His shameless mugging, corny jokes and irrepressible energy lighted up the NBC telephone switchboard, prompting Pat Weaver, the president of NBC, to offer the comedian a show of his own on the spot.
Called "Broadway Open House," the show began in May 1950, and for the next year it introduced viewers new to television to the kind of late-night entertainment vehicle - featuring comedy, music and famous guests - that ultimately made stars of Steve Allen, Jack Paar and Johnny Carson.
Lester's most famous cast member was Dagmar, a voluptuous blonde whose deadpan reactions to his mugging were a hallmark of his early shows.
Jack Gould, television critic of The New York Times, called Lester the master of low comedy and a performer who never gave up on a joke.
Even Lester called himself the "heckler of all hecklers."
Lester never failed to be surprised by his initial television success.
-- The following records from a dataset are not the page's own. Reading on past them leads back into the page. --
This design comes from an exercise in tuning for small area, a short achievable clock period and few clock cycles on the open sky130 flow, not from production work. Only simulation tests tie the RTL to the original design; equivalence was not proved.

## flow/design.v (module list and top-level ports; edited modules follow where they fit)
// module FA: 4 lines
// module MTREE: 664 lines
// module ALU: 208 lines
module ALU(
    input clock,
    input reset,
    input start,
    input [63:0] inA,
    input [63:0] inB,
    input [ 4:0] opr,
    output signed [63:0] outAB,
    output done
);
  // ...
==> flow/flow/run.sh <==
#!/bin/bash
# The standard layout (standard.sh) with two repair settings changed; the clock period and
# the constraints stay the design's own:
#  - the setup repair aims for extra slack, so that repair_timing sizes and buffers the
#    design's real critical paths;
#  - the resizer may swap a cell for one of another footprint (a stronger drive).
# make's full output goes to flow_make.log here.
set -euo pipefail
export SETUP_SLACK_MARGIN=12
sed 's#"\${@:-finish}"#MATCH_CELL_FOOTPRINT=0 "${@:-finish}"#' standard.sh > flow_std.sh
grep -q MATCH_CELL_FOOTPRINT=0 flow_std.sh
bash flow_std.sh > flow_make.log 2>&1
==> flow/standard.sh <==
#!/bin/bash
# synth_recipe.tcl (not shown) runs the flow's synth.tcl, then flattens the netlist and writes it again
# the make line also repeats each setting of config.mk as NAME=value (left out here)
make -C /OpenROAD-flow-scripts/flow DESIGN_CONFIG=/design/flow/config.mk WORK_HOME=/design/flow/orfs CLKGATE_MAP_FILE= SYNTH_SCRIPT=/design/flow/synth_recipe.tcl "${@:-finish}"
==> flow/config.mk <==
export PLATFORM = sky130hd
export DESIGN_NAME = ALU
export DESIGN_NICKNAME = ALU
export VERILOG_FILES = /design/flow/design.v
export SDC_FILE = /design/flow/constraint.sdc
export NUM_CORES = 4
export LEC_CHECK = 0
export ABC_AREA = 1
export CAP_MARGIN = 20
export CORE_MARGIN = 2
export CORE_UTILIZATION = 45
export PLACE_DENSITY = 0.6
export SLEW_MARGIN = 20
==> flow/constraint.sdc <==
create_clock -name core_clock -period 17.0 [get_ports {clock}]
set_input_delay 3.4000 -clock core_clock [delete_from_list [all_inputs] [get_ports {clock}]]
set_output_delay 3.4000 -clock core_clock [all_outputs]
set_load 0.01 [all_outputs]
==> key figures, run 1 <==
Run status
  • Status: no timing/DRC/antenna violations

Floorplan
  • Core area: 83,560 um2
  • Die Footprint: 86,500 um2

Worst setup path
  • Max stage delay on crit path: 840 ps
  • Startpoint Class: input port
  • Most used cell, CP: nand2_1
  • R2R setup slack: about 12,000 ps
  • Critical path, cell by cell: clkdlybuf4s50_1 > nor2_1 > inv_1 > nand2_1 > o21ai_0 > nand2_1

Logic synthesis
  • Netlist cell types: 68
  • Most common cell in the netlist: nand2_1
  • Top cell type's share of synthesized area: 0.1348
  • Post-Synth Adder-Cell Area: 0.1847
  • Post-synth top flop: dfxtp_1
  • Simple-gate portion of the synthesized area: 0.2062

Layout
  • Most common cell after layout, fill and taps aside: nand2_1
  • Top Registers: xr (34), yr (34)
  • Layout clock area frac: 0.02328
  • Multi-input combinational cell area: just under 30,000 um2
  • Design area: roughly 44,000 um2

STA
  • Worst hold margin: 467.4 ps
  • Fin crit share: 0.3025

Clock network
  • Reg clk slew, reported paths: around 60 ps
  • Post-CTS Setup Bufs: 61

Place
  • Inst Count DP: between 6,000 and 7,000
  • Count of buffers from port buffering: 199

Routing
  • Routed Antenna Nets: 0
  • DRT met1 WL: 84,860 um

GRT
  • M3 GR Usage: 0.1605
Testbench counts, summed over its fixed seeds: cycles 85,665.
==> run 2, diff against run 1 <==
==> flow/flow/run.sh (replaced) <==
#!/bin/bash
# The standard layout (standard.sh) with three layout settings changed; the clock period
# and the constraints stay the design's own:
#  - the setup repair aims for extra slack, so that repair_timing sizes and buffers the
#    design's real critical paths;
#  - the resizer may swap a cell for one of another footprint (a stronger drive);
#  - every input and output port still gets its own buffer, a sky130_fd_sc_hd__buf_4.
# make's full output goes to flow_make.log here.
set -euo pipefail
export SETUP_SLACK_MARGIN=12
sed 's#"\${@:-finish}"#MATCH_CELL_FOOTPRINT=0 "BUFFER_PORTS_ARGS=-buffer_cell sky130_fd_sc_hd__buf_4" "${@:-finish}"#' standard.sh > flow_std.sh
grep -q MATCH_CELL_FOOTPRINT=0 flow_std.sh
bash flow_std.sh > flow_make.log 2>&1
==> run 2 against run 1 <==
Against the previous run: utilization decreased by 1.6 points; largest cell class unchanged; cell area decreased by 3.0%; critical path depth decreased by 2; routed wire length decreased by 0.53%; synthesized cell count unchanged; via count decreased by 0.90%; still clean on timing, DRC and antenna; cell count decreased by 0.83%; global-route usage increased by 0.20 points.
==> key figures, run 2 <==
Run status
  • Status: no timing/DRC/antenna violations (unchanged)

STA
  • Setup_tns: 0 ps (unchanged)
  • Setup violations, final: 0 (unchanged)
  • Worst hold margin: 458.1 ps (was 467.4 ps)
  • Maximum clock rate: 0.1998 GHz (was 0.1944 GHz)
  • Setup WS post-layout: 12,000 ps (was 11,860 ps)
  • Fin crit share: 0.2944 (was 0.3025)
  • Worst slew pin tran: 1263 ps (was 1059 ps)
  • RSZ-0062 raised after global routing: yes (unchanged)
  • Tmin final: 5004 ps (was 5143 ps)
  • Final hold violation count: 0 (unchanged)
  • Slew Viols, Final: 0 (unchanged)
  • Skew final: 25.84 ps (was 39.57 ps)
  • Slew HR: 0.1499 (was 0.2918)

Worst setup path
  • Most used cell, CP: nand2_1 (unchanged)
  • Critical path class: input port to flop (unchanged)
  • Crit path max-delay cell type: o21ai_0 (unchanged)
  • Critical path capture point type: flop (unchanged)
  • Reg-to-Reg Start: xr[0] (was st_pol)
  • Critical Path RT: 17,440 ps (was 17,480 ps)
  • Critical path, cell by cell: buf_6 > nand2_1 > o21ai_0 > nand2_1 (was clkdlybuf4s50_1 > nor2_1 > inv_1 > nand2_1 > o21ai_0 > nand2_1)
  • CP top delay family: compound AO/OA/AOI/OAI gates (unchanged)
  • Startpoint Class: input port (unchanged)
  • R2R cell count: 18 (was 16)
  • Worst-path fanout max: 36 (was 14)
  • Max stage delay on crit path: 990 ps (was 840 ps)
  • Worst Path Buf+Inv: 1 (was 2)
  • Crit. Startpoint: opr[1] (was opr[2])
  • CP arrival: 5440 ps (was 5620 ps)
  • Cell count along the critical path: 4 (was 6)

Logic synthesis
  • Seq/Total Area, Yosys: 0.1152 (unchanged)
  • Post-synth top flop: dfxtp_1 (unchanged)
  • Top cell type's share of synthesized area: 0.1348 (unchanged)
  • Mean post-synth cell area: 6.516 um2 (unchanged)
  • Area contributors post-synth: fa_1 13%, nand2_1 12%, dfxtp_1 11% (unchanged)
  • Yosys warnings: 609 (unchanged)
  • Asr flop ratio synth: 0 (unchanged)
  • EDFF count, synth: 6 (unchanged)
  • Seq cells post-synth: 215 (unchanged)
  • Synth Instances: 5,812 (unchanged)
  • Cell Area, Synth: 37,870 um2 (unchanged)
  • Most common cell in the netlist: nand2_1 (unchanged)
  • Commonest cells in the netlist: 1,212 x nand2_1, 686 x inv_1, 619 x o21ai_0 (unchanged)
  • Synth Net Count: 6,354 (unchanged)
  • Synth area leader: fa_1 (unchanged)
  • Netlist cell types: 68 (unchanged)

Clock network
  • Worst-skew pair later-pin latency: 630 ps (about the same)
  • TritonCTS clock tree: done (unchanged)
  • H-tree depth: 1 (unchanged)
  • Reg clk slew, reported paths: 60 ps (about the same)
  • CTS Buf Count: 28 (was 30)
  • CTS max path bufs: 3 (unchanged)
  • Post-CTS Hold Buffers: 0 (unchanged)
  • Clock Sinks: 215 (unchanged)
  • Root buf cell: clkbuf_16 (unchanged)

Place
  • Count of buffers from port buffering: 199 (unchanged)
  • Dpl hpwl: 169,500 um (was 167,100 um)
  • Gpl congestion: 1.119 (was 1.132)
  • Dpl ws: 10,530 ps (was 10,540 ps)

Routing
  • WL/cell: 32.13 um (was 32.03 um)
  • DR vias/cell: 6.537 (was 6.542)
  • Via count: 45,395 (was 45,805)
  • DR iter-0 viols: 7,174 (was 7,524)
  • Routed Antenna Nets: 0 (unchanged)
  • DRT Wirelength: 223,100 um (was 224,300 um)
  • First drt pass iteration count: 7 (was 10)
  • DRC: 0 (unchanged)

Layout
  • Fin util: 0.5111 (was 0.5268)
  • Commonest non-fill, non-tap cells in the layout: 1,192 x nand2_1, 666 x inv_1, 585 x o21ai_0, 357 x buf_4, 354 x a21oi_1 (was 1,191 x nand2_1, 636 x inv_1, 578 x o21ai_0, 353 x a21oi_1, 337 x o22ai_1)
  • Most common cell after layout, fill and taps aside: nand2_1 (unchanged)
  • Syn-to-layout area delta: 12.75% (was 16.23%)
  • Fin nets: 6,384 (was 6,432)
  • Top Registers: xr (34), yr (34) (unchanged)
  • Layout cell share with drive strength beyond 1: 0.1204 (was 0.1067)

Floorplan
  • Die span in x: 294.1 um (unchanged)
  • Floorplan row count: 106 (unchanged)
  • Die Footprint: 86,500 um2 (unchanged)
  • Core area: 83,560 um2 (unchanged)
  • IO Count: 201 (unchanged)
  • Starting Density: 0.4533 (unchanged)
  • Die height: 294.1 um (unchanged)

GRT
  • Vias in the first global route: 40,763 (was 40,996)
  • Met2 Resource Use GR: 0.6843 (was 0.6898)
  • Grt ovf: 0 (unchanged)
  • Top Usage Layer GRT: met2 (unchanged)
  • Initial antenna violation count: 9 (was 17)
  • Met1 GRT Util: 0.6661 (was 0.6647)
  • First-pass GRT wire length: 307,500 um (was 306,300 um)
  • Pin count of the biggest net entering global routing: 76 (was 83)
  • M3 GR Usage: 0.1732 (was 0.1605)
  • Global-route usage over all layers: 0.4981 (was 0.4962)

Min path
  • Hold Crit Class: flop to flop (unchanged)
  • Hold depth: 1 (unchanged)
  • Beginning of the worst hold path: regdone (unchanged)

Flow run
  • Max_cap viols: 0 (unchanged)
==> run 2: cell types whose count changed in the layout (fill, tap and decap cells not counted), moves of 7 or more <==
cell             before  now
inv_1               636  666
clkdlybuf4s50_1     156    0
diode_2               9    1
dfxtp_1             129  158
buf_4               189  357
dlymetal6s2s_1       41    0
buf_6                27   16
inv_2                34   16
dfxtp_4              54   19
clkinvlp_4           31   19
o21ai_0             578  585
==> run 2: timing repair <==
item | CTS | global route
setup endpoints to repair | 98 | 83
gates cloned | 4 | 6
setup buffers | 23 | 63
resized for setup | 110 | 184
pin swaps | 3 | 40
==> run 2: worst paths after layout <==
check / endpoint / slack (ps)
setup / recovery: yr[1] / 12000
hold / removal: busy / 460
setup reg to reg: cs_c[31] / 12030
hold reg to reg: busy / 460
==> run 2: logic make-up after synthesis <==
| kind of cell | synth area share |
|---|---|
| adder cells (fa/ha/maj) | 0.1847 |
| buffers and inverters | 0.1174 |
| XOR/XNOR | 0.1069 |
| AO/OA/AOI/OAI | 0.2552 |
| AND/OR/NAND/NOR | 0.2062 |
| multiplexers | 0.01427 |
| flip-flops | 0.1152 |
==> run 2: routing by layer <==
layer / part of all wire / vias up
li1: - / 19537
met1: 0.38 / 21493
met2: 0.39 / 3607
met3: 0.15 / 746
met4: 0.079 / 12
met5: 0.00036 / -
==> run 2: metrics by stage <==
step                      area (um2)  cells
final                          42700   6944
after global routing           42700   6943
after CTS                      41530   6874
after detailed placement       39930   6796
after global placement         39930   6796
after floorplan                37880   5812
==> run 2: layout make-up <==
| class | instances | area (um2) |
|---|---|---|
| Antenna cell | 1 | 2.502 |
| Timing Repair inverter | 3 | 17.52 |
| Clock inverter | 18 | 265.3 |
| Multi-Input combinational cell | 4473 | 29620 |
| Tap cell | 1080 | 1351 |
| Inverter | 716 | 2774 |
| Sequential cell | 215 | 4476 |
| Clock buffer | 33 | 750.7 |
| Fill cell | 8681 | 40850 |
| Timing Repair Buffer | 405 | 3446 |
==> run 3, diff against run 2 <==
--- a/flow/config.mk
+++ b/flow/config.mk
@@ -12,2 +12,4 @@
 export PLACE_DENSITY = 0.6
 export SLEW_MARGIN = 20
+export SYNTH_HIERARCHICAL = 1
+export SYNTH_MINIMUM_KEEP_SIZE = 0
==> run 3 against run 2 <==
Against the previous run: via count rose by 2.9%; largest cell class unchanged; non-clock buffer count fell by 67; maximum frequency fell by 2.1%; global-route usage fell by 0.60 points; area after synthesis rose by 3.4%; die area rose by 3.3%; worst hold slack got worse by 1.7 ps; worst setup slack got worse by 110 ps; first-iteration DRC count fell by 5.2%.
==> key figures, run 3 <==
Layout
  • Layout cell share with drive strength beyond 1: 0.09470 (was 0.1204)
  • Fin nets: 6,615 (was 6,384)
  • Fin util: 0.4911 (was 0.5111)
  • Syn-to-layout area delta: 8.478% (was 12.75%)
  • Design area: 42,470 um2 (was 42,700 um2)
  • Top Registers: xr (34), yr (34) (unchanged)
  • Most common cell after layout, fill and taps aside: nand2_1 (unchanged)
  • Commonest non-fill, non-tap cells in the layout: 1,586 x nand2_1, 748 x o21ai_0, 528 x inv_1, 356 x a21oi_1, 344 x xor2_1 (was 1,192 x nand2_1, 666 x inv_1, 585 x o21ai_0, 357 x buf_4, 354 x a21oi_1)

Floorplan
  • Die Footprint: 89,380 um2 (was 86,500 um2)
  • Die height: 299.0 um (was 294.1 um)
  • Die span in x: 299.0 um (was 294.1 um)
  • IO Count: 201 (unchanged)
  • Core area: 86,480 um2 (was 83,560 um2)
  • Floorplan row count: 108 (was 106)
  • Starting Density: 0.4527 (was 0.4533)

GRT
  • Global-route usage over all layers: 0.4922 (was 0.4981)
  • Vias in the first global route: 42,500 (was 40,763)
  • Initial antenna violation count: 20 (was 9)
  • First-pass GRT wire length: 314,400 um (was 307,500 um)
  • Pin count of the biggest net entering global routing: 93 (was 76)
  • Grt ovf: 0 (unchanged)

Logic synthesis
  • Cell Area, Synth: 39,150 um2 (was 37,870 um2)
  • Synth Net Count: 6,710 (was 6,354)
  • Commonest cells in the netlist: 1,600 x nand2_1, 767 x o21ai_0, 547 x inv_1 (was 1,212 x nand2_1, 686 x inv_1, 619 x o21ai_0)
  • Mean post-synth cell area: 6.367 um2 (was 6.516 um2)
  • Seq/Total Area, Yosys: 0.1115 (was 0.1152)
  • Synth Instances: 6,149 (was 5,812)
  • EDFF count, synth: 6 (unchanged)
  • Asr flop ratio synth: 0 (unchanged)
  • Synth area leader: nand2_1 (was fa_1)
  • Most common cell in the netlist: nand2_1 (unchanged)
  • Top cell type's share of synthesized area: 0.1534 (was 0.1348)
  • Seq cells post-synth: 215 (unchanged)
  • Area contributors post-synth: nand2_1 15%, fa_1 14%, dfxtp_1 11% (was fa_1 13%, nand2_1 12%, dfxtp_1 11%)
  • Post-synth top flop: dfxtp_1 (unchanged)
  • Netlist cell types: 68 (unchanged)
  • Yosys warnings: 615 (was 609)

Routing
  • Routed Antenna Nets: 0 (unchanged)
  • DR iter-0 viols: 6,798 (was 7,174)
  • Via count: 46,705 (was 45,395)
  • First drt pass iteration count: 7 (unchanged)
  • WL/cell: 31.68 um (was 32.13 um)
  • DRT Wirelength: 229,600 um (was 223,100 um)
  • DR vias/cell: 6.444 (was 6.537)
  • DRC: 0 (unchanged)

STA
  • Tmin final: 5114 ps (was 5004 ps)
  • Slew HR: 0.2461 (was 0.1499)
  • Skew final: 39.96 ps (was 25.84 ps)
  • Setup_tns: 0 ps (unchanged)
  • Final hold violation count: 0 (unchanged)
  • Fin crit share: 0.3008 (was 0.2944)
  • Setup violations, final: 0 (unchanged)
  • Maximum clock rate: 0.1956 GHz (was 0.1998 GHz)
  • Worst slew pin tran: 1125 ps (was 1263 ps)
  • RSZ-0062 raised after global routing: yes (unchanged)
  • Slew Viols, Final: 0 (unchanged)

Place
  • Count of buffers from port buffering: 199 (unchanged)
  • Placement Cell Area: 40,510 um2 (was 39,930 um2)
  • Dpl hpwl: 175,300 um (was 169,500 um)
  • Gpl congestion: 1.120 (was 1.119)

Clock network
  • Worst-skew pair later-pin latency: 610 ps (was 630 ps)
  • Post-CTS Hold Buffers: 0 (unchanged)
  • Root buf cell: clkbuf_16 (unchanged)
  • H-tree depth: 1 (unchanged)
  • CTS Buf Count: 27 (was 28)
  • Clock Sinks: 215 (unchanged)
  • Reg clk slew, reported paths: 70 ps (was 60 ps)
  • TritonCTS clock tree: done (unchanged)
  • CTS max path bufs: 3 (unchanged)

Worst setup path
  • Startpoint Class: flop (was input port)
  • Critical Path RT: 17,500 ps (was 17,440 ps)
  • Worst-path fanout max: 36 (unchanged)
  • Critical path class: flop to flop (was input port to flop)
  • Critical path capture point type: flop (unchanged)
  • CP arrival: 5610 ps (was 5440 ps)

Flow run
  • Max_cap viols: 0 (unchanged)

Run status
  • Status: no timing/DRC/antenna violations (unchanged)

Min path
  • Hold Crit Class: flop to flop (unchanged)
run 3: final cells by class:
class / count / area [um2]
Clock inverter: 16 / 185.2
Multi-Input combinational cell: 4893 / 30590
Fill cell: 9280 / 44010
Clock buffer: 31 / 720.7
Inverter: 576 / 2275
Timing Repair inverter: 3 / 17.52
Tap cell: 1155 / 1445
Antenna cell: 21 / 52.55
Timing Repair Buffer: 338 / 2748
Sequential cell: 215 / 4438
run 3: worst paths after layout:
path / from / to / slack (ps) / depth (start not counted)
max: st_pol / xr[27] / 11890 / 17
max reg2reg: st_pol / xr[27] / 11890 / 17
min: regdone / busy / 460 / 1
min reg2reg: regdone / busy / 460 / 1
run 3: logic make-up after synthesis:
| family | synth area share |
|---|---|
| flip-flops | 0.1115 |
| AND/OR/NAND/NOR | 0.2427 |
| adder cells (fa/ha/maj) | 0.1878 |
| XOR/XNOR | 0.08689 |
| buffers and inverters | 0.1165 |
| multiplexers | 0.01227 |
| AO/OA/AOI/OAI | 0.2424 |
run 3: Yosys stat by module (local to each module, per instance):
module / flip-flops and latches / cells / times used
ALU: 215 / 4601 / 1
FA: 0 / 1 / 271
MTREE: 0 / 1277 / 1
run 3: metal layers:
| metal | routed length [um] | share of wire | global-route usage | vias up |
|---|---|---|---|---|
| li1 | - | - | - | 20200 |
| met1 | 84290 | 0.37 | 0.6168 | 22058 |
| met2 | 92420 | 0.40 | 0.7041 | 3479 |
| met3 | 30630 | 0.13 | 0.1496 | 950 |
| met4 | 22150 | 0.096 | 0.3793 | 18 |
| met5 | 130 | 0.00057 | 0 | - |
run 3: what timing repair did:
action                     4_1_cts  5_1_grt
cloned                           2        6
setup buffers                   13       23
resized for setup              102      102
setup endpoints to repair       98       79
pin swaps                        4        3
run 3: stage by stage:
stage                     hold slack, ps  worst slack, ps  cells
after floorplan                    488.8            12120   6149
after global placement             443.1            10830   7136
after CTS                          448.2            12000   7198
after detailed placement           434.8            10810   7136
after global routing               482.8            11880   7228
final                              456.3            11890   7248
run 3: critical path: stages (launching register included):
cell	delay, ps
dfxtp_4	550
buf_4	550
nand2_1	470
nand2_1	180
ha_1	350
a21o_1	220
a31oi_1	250
o21ai_0	230
a21oi_1	220
nand3_1	180
nand2_1	450
inv_2	220
nand2_1	310
o21ai_1	210
a21oi_1	340
nor2_1	80
nand2_1	100
nand2_1	50
==> run 4, diff against run 3 <==
--- a/flow/flow/run.sh
+++ b/flow/flow/run.sh
@@ -8,5 +8,5 @@
 # make's full output goes to flow_make.log here.
 set -euo pipefail
-export SETUP_SLACK_MARGIN=12
+export SETUP_SLACK_MARGIN=12.6
 sed 's#"\${@:-finish}"#MATCH_CELL_FOOTPRINT=0 "BUFFER_PORTS_ARGS=-buffer_cell sky130_fd_sc_hd__buf_4" "${@:-finish}"#' standard.sh > flow_std.sh
 grep -q MATCH_CELL_FOOTPRINT=0 flow_std.sh
--- a/flow/config.mk
+++ b/flow/config.mk
@@ -12,4 +12,2 @@
 export PLACE_DENSITY = 0.6
 export SLEW_MARGIN = 20
-export SYNTH_HIERARCHICAL = 1
-export SYNTH_MINIMUM_KEEP_SIZE = 0
==> run 4 against run 3 <==
Against the previous run: register-to-register slack improved by 210 ps; utilization grew 8.0 points; clock-buffer cell count up 5; global-route usage grew 3.2 points; synthesized cell count shrank 5.5%; routed wire length grew 2.7%; cell area up 12%; critical path depth decreased by 1; first-iteration DRC count increased by 11%.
In an interview in 1950, he said his aim was to make the audience like him, no matter what, and that talent was not so important.
"If they like you, you don't have to worry whether every gag goes over big or if every sketch is the best thing they've ever seen," he said. "And if it isn't, I don't beat the audience over the head. I never tell them they're wrong. I just apologize."
Lester was born in Chicago, where his father was a music critic. As a boy he entered Charleston and tap-dancing contests and performed in music halls and nightclubs. After studying at Northwestern University, he embarked on a career in show business that included music halls, nightclubs, Broadway, Hollywood, radio and finally television.
In the 1940s, he appeared in a number of Broadway shows, including George Abbott's "Beat the Band" and "Jackpot."
In 1965, he renewed his tie to Abbott and appeared in the road production of Abbott's "A Funny Thing Happened on the Way to the Forum." In 1969, he played the wheeler-dealer Seabee, Luther Willis, in a Jones Beach production of the musical "South Pacific."
Lester's wife said he was stricken with Alzheimer's disease in 1975 and never performed again.
In addition to his wife, he is survived by three children from an earlier marriage: a son, Jay, of Tucson, and two daughters who reside in the Southland, Judy Stein of Calabasas and Joan Busler, of West Hills; four grandchildren, and two great-grandchildren.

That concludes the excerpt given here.